Research
On the estimation of heat-intensity and heat-duration effects in time series models of temperature-related mortality in Stockholm, Sweden
1 Department of Public Health and Clinical Medicine, Epidemiology and Global Health, Umeå University, Umeå, Sweden
2 Institute of Health and Biomedical Innovation & School of Public Health, Queensland University of Technology, Brisbane, Australia
3 School of Population Health, University of Auckland, Auckland, New Zealand
Environmental Health 2012, 11:23 doi:10.1186/1476-069X-11-23
Published: 10 April 2012Abstract
Background
We examine the effect of heat waves on mortality, over and above what would be predicted on the basis of temperature alone.
Methods
Present modeling approaches may not fully capture extra effects relating to heat wave duration, possibly because the mechanisms of action and the population at risk are different under more extreme conditions. Modeling such extra effects can be achieved using the commonly left-out effect-modification between the lags of temperature in distributed lag models.
Results
Using data from Stockholm, Sweden, and a variety of modeling approaches, we found that heat wave effects amount to a stable and statistically significant 8.1-11.6% increase in excess deaths per heat wave day.
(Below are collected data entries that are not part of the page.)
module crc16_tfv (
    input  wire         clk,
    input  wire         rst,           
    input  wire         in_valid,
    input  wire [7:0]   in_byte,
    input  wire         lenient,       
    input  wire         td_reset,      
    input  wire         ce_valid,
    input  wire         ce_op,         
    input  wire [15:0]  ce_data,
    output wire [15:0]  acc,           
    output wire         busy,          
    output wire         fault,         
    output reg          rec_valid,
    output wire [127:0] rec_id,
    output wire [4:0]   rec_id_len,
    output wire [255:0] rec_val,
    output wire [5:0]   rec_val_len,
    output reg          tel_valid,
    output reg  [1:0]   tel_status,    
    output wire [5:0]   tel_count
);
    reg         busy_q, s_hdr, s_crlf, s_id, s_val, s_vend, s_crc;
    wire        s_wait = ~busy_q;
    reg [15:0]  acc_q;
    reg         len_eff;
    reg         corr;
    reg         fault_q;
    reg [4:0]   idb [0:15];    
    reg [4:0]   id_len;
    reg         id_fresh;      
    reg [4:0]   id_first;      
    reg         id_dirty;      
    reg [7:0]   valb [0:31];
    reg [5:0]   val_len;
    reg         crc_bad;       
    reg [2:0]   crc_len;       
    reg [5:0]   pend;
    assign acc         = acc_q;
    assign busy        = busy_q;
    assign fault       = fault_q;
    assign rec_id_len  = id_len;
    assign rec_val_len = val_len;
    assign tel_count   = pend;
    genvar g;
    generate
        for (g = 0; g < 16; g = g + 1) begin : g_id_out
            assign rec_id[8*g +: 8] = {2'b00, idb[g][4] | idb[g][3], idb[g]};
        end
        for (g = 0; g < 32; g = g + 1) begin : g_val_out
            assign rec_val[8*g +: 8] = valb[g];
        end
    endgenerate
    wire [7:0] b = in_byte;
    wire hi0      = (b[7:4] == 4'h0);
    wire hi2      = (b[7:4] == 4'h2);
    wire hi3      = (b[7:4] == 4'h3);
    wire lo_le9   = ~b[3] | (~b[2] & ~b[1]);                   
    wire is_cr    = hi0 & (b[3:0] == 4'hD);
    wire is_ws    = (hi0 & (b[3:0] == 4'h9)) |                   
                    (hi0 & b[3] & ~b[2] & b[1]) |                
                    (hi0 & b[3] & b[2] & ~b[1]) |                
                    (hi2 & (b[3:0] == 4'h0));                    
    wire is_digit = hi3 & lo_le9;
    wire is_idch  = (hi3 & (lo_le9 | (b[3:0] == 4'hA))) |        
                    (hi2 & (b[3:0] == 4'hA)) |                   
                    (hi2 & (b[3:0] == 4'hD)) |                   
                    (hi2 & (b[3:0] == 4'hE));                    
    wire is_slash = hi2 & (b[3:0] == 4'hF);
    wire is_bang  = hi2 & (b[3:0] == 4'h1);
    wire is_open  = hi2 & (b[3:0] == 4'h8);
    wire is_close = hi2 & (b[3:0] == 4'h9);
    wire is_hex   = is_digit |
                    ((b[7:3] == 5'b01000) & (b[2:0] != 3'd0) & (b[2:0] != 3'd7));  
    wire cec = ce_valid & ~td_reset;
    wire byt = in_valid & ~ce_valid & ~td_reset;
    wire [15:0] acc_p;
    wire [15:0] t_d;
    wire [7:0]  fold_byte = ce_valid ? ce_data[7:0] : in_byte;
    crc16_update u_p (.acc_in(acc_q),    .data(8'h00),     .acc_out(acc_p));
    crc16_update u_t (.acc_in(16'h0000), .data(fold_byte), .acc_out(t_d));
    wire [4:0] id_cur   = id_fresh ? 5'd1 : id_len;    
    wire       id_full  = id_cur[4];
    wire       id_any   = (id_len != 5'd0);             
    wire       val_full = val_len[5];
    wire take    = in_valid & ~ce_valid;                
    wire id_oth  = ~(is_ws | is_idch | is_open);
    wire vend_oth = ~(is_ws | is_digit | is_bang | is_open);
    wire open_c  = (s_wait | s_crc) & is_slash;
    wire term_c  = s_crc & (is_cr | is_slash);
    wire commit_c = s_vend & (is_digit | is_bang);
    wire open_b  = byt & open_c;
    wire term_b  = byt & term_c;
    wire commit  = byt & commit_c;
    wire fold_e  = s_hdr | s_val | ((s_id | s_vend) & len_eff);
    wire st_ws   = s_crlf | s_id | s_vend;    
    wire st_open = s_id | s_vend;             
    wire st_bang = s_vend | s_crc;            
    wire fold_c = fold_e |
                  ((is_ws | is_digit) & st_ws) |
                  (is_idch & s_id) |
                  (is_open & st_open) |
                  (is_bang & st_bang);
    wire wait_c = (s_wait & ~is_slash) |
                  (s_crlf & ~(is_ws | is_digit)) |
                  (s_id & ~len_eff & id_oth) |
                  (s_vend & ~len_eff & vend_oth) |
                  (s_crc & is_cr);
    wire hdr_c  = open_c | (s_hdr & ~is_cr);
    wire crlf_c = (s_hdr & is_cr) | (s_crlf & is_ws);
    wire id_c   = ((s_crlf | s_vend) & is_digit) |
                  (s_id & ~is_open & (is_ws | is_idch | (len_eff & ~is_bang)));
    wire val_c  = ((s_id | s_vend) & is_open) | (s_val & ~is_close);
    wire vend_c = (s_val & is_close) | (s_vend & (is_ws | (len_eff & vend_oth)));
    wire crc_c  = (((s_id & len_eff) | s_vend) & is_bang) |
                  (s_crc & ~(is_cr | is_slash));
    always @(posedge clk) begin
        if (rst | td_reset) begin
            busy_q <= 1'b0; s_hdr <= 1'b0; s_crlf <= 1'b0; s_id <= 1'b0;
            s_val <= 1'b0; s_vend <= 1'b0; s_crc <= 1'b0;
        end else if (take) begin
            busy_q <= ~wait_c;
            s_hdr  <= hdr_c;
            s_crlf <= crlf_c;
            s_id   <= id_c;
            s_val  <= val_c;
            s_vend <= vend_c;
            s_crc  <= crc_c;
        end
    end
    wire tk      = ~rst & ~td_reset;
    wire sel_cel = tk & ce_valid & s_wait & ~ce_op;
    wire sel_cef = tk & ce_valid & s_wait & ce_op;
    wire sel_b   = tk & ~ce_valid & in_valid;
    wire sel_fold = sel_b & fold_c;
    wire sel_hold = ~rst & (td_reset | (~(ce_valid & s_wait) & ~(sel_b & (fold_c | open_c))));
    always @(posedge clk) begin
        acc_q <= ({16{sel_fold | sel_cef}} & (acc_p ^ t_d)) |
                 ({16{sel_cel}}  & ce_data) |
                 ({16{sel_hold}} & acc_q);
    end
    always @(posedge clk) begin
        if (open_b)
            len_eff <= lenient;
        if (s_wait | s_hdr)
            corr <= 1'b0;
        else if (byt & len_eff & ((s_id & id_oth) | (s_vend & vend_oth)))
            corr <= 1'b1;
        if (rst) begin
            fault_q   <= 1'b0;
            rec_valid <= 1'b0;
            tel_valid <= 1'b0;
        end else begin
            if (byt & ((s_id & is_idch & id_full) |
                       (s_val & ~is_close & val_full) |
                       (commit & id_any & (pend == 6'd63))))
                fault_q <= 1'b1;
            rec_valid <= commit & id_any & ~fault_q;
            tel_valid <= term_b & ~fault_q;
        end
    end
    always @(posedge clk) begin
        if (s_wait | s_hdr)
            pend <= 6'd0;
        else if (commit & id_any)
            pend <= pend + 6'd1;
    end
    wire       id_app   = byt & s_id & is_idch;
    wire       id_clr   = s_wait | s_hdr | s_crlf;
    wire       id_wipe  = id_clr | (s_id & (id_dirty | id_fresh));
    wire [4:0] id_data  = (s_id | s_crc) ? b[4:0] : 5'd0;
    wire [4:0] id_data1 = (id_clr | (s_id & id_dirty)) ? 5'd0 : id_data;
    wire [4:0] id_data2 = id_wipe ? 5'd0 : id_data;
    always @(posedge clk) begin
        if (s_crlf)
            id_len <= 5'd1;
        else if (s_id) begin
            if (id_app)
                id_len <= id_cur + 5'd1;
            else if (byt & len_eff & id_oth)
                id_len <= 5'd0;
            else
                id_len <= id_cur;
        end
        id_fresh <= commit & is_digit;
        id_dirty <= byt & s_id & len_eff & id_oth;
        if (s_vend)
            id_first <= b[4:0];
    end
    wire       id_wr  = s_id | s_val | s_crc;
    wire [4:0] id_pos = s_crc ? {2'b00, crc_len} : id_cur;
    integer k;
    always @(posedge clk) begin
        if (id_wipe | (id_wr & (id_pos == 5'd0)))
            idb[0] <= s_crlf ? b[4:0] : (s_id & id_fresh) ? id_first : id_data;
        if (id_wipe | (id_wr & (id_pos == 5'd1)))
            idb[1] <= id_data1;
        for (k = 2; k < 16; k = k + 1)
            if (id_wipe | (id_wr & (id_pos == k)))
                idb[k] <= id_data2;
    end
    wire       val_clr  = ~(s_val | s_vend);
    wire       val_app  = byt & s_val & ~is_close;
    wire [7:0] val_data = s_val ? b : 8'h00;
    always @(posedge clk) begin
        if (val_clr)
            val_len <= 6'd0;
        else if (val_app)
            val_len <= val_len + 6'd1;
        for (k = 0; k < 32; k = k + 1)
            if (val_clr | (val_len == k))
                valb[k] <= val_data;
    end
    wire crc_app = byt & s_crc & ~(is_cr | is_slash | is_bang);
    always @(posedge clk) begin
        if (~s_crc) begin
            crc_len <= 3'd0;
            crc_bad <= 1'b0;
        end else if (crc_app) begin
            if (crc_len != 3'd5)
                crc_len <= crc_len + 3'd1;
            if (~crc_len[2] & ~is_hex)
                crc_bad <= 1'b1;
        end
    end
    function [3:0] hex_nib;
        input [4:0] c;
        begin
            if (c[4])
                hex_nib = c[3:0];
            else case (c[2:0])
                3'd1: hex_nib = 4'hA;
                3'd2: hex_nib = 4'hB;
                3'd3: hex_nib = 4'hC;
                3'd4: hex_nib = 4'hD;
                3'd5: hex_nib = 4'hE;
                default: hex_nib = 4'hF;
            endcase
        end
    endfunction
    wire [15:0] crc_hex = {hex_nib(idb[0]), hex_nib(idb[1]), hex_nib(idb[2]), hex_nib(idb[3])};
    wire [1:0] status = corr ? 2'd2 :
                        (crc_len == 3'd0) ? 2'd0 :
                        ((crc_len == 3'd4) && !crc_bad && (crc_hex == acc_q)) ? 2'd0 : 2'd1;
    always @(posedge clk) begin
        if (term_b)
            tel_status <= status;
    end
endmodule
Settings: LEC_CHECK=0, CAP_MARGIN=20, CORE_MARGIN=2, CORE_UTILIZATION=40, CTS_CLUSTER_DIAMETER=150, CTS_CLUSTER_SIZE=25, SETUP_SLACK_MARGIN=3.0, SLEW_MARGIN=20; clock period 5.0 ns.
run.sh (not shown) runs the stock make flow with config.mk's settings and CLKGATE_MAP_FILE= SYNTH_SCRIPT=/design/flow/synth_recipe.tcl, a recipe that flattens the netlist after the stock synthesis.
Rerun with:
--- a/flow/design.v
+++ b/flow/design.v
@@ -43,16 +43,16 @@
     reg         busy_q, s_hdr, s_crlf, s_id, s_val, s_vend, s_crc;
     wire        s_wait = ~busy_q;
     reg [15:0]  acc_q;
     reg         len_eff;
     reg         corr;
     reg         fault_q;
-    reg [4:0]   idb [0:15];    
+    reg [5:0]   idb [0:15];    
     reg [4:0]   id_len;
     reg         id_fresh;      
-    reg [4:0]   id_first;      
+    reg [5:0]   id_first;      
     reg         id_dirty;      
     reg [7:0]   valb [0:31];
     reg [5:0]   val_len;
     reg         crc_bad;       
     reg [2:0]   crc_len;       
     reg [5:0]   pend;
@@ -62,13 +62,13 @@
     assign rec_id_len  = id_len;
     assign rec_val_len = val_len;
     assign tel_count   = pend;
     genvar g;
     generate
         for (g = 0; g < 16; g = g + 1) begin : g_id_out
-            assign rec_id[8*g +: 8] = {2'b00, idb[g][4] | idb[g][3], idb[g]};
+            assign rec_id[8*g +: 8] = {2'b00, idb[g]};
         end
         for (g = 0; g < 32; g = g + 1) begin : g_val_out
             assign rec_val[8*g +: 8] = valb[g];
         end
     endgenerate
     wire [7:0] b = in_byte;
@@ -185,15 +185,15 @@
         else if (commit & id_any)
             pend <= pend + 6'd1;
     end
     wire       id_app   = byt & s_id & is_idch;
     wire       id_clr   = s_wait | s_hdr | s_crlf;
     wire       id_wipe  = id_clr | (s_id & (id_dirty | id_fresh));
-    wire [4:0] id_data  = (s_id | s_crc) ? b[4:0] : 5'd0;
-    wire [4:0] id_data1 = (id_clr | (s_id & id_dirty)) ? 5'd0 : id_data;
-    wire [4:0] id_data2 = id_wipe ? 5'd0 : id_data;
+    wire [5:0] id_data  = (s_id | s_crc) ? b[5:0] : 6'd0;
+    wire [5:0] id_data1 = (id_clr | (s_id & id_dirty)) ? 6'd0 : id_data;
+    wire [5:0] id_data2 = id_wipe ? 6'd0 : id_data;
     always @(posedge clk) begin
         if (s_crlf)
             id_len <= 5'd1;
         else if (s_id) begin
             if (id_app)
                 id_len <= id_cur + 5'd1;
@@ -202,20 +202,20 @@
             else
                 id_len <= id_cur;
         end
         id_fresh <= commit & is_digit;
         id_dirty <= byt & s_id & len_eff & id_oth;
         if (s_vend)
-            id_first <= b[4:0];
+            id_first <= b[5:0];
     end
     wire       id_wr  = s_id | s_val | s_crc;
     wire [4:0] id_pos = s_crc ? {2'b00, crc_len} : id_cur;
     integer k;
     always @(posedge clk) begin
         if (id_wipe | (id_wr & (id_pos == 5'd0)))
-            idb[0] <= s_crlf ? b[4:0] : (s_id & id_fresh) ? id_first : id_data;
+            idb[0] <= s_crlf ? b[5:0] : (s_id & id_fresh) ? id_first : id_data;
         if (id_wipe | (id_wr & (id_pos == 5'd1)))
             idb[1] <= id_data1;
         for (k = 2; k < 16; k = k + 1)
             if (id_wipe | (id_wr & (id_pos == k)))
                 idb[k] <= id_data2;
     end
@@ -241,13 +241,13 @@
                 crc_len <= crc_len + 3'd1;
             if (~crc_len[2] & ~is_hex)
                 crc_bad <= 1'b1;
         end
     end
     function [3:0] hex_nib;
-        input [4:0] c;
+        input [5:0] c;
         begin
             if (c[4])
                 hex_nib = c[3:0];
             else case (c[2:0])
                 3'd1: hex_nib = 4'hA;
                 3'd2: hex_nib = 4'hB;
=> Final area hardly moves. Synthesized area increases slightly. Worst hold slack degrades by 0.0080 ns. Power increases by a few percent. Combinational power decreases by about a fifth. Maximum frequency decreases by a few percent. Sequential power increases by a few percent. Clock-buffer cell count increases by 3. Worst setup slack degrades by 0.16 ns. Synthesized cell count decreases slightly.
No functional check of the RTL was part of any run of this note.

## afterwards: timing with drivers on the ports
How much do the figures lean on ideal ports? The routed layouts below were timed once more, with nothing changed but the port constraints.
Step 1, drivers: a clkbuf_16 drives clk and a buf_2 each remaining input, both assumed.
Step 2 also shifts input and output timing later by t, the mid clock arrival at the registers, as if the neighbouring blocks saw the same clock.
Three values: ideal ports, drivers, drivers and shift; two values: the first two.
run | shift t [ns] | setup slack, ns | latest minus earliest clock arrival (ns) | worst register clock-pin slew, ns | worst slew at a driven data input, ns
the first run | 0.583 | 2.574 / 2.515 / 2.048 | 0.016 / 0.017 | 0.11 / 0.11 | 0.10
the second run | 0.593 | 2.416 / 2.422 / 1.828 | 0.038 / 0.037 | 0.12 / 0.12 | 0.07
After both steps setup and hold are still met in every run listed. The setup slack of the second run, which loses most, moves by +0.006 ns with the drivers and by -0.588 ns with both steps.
The effects explicitly relating to heat wave duration (2.0–3.9% excess deaths per day) were more sensitive to the degrees of freedom allowed for in the overall temperature-mortality relationship. However, allowing for a very large number of degrees of freedom indicated over-fitting the overall temperature-mortality relationship.
Conclusions
Modeling additional heat wave effects, e.g. between lag effect-modification, can give a better description of the effects from extreme temperatures, particularly in the non-elderly population. We speculate that it is biologically plausible to differentiate effects from heat and heat wave duration.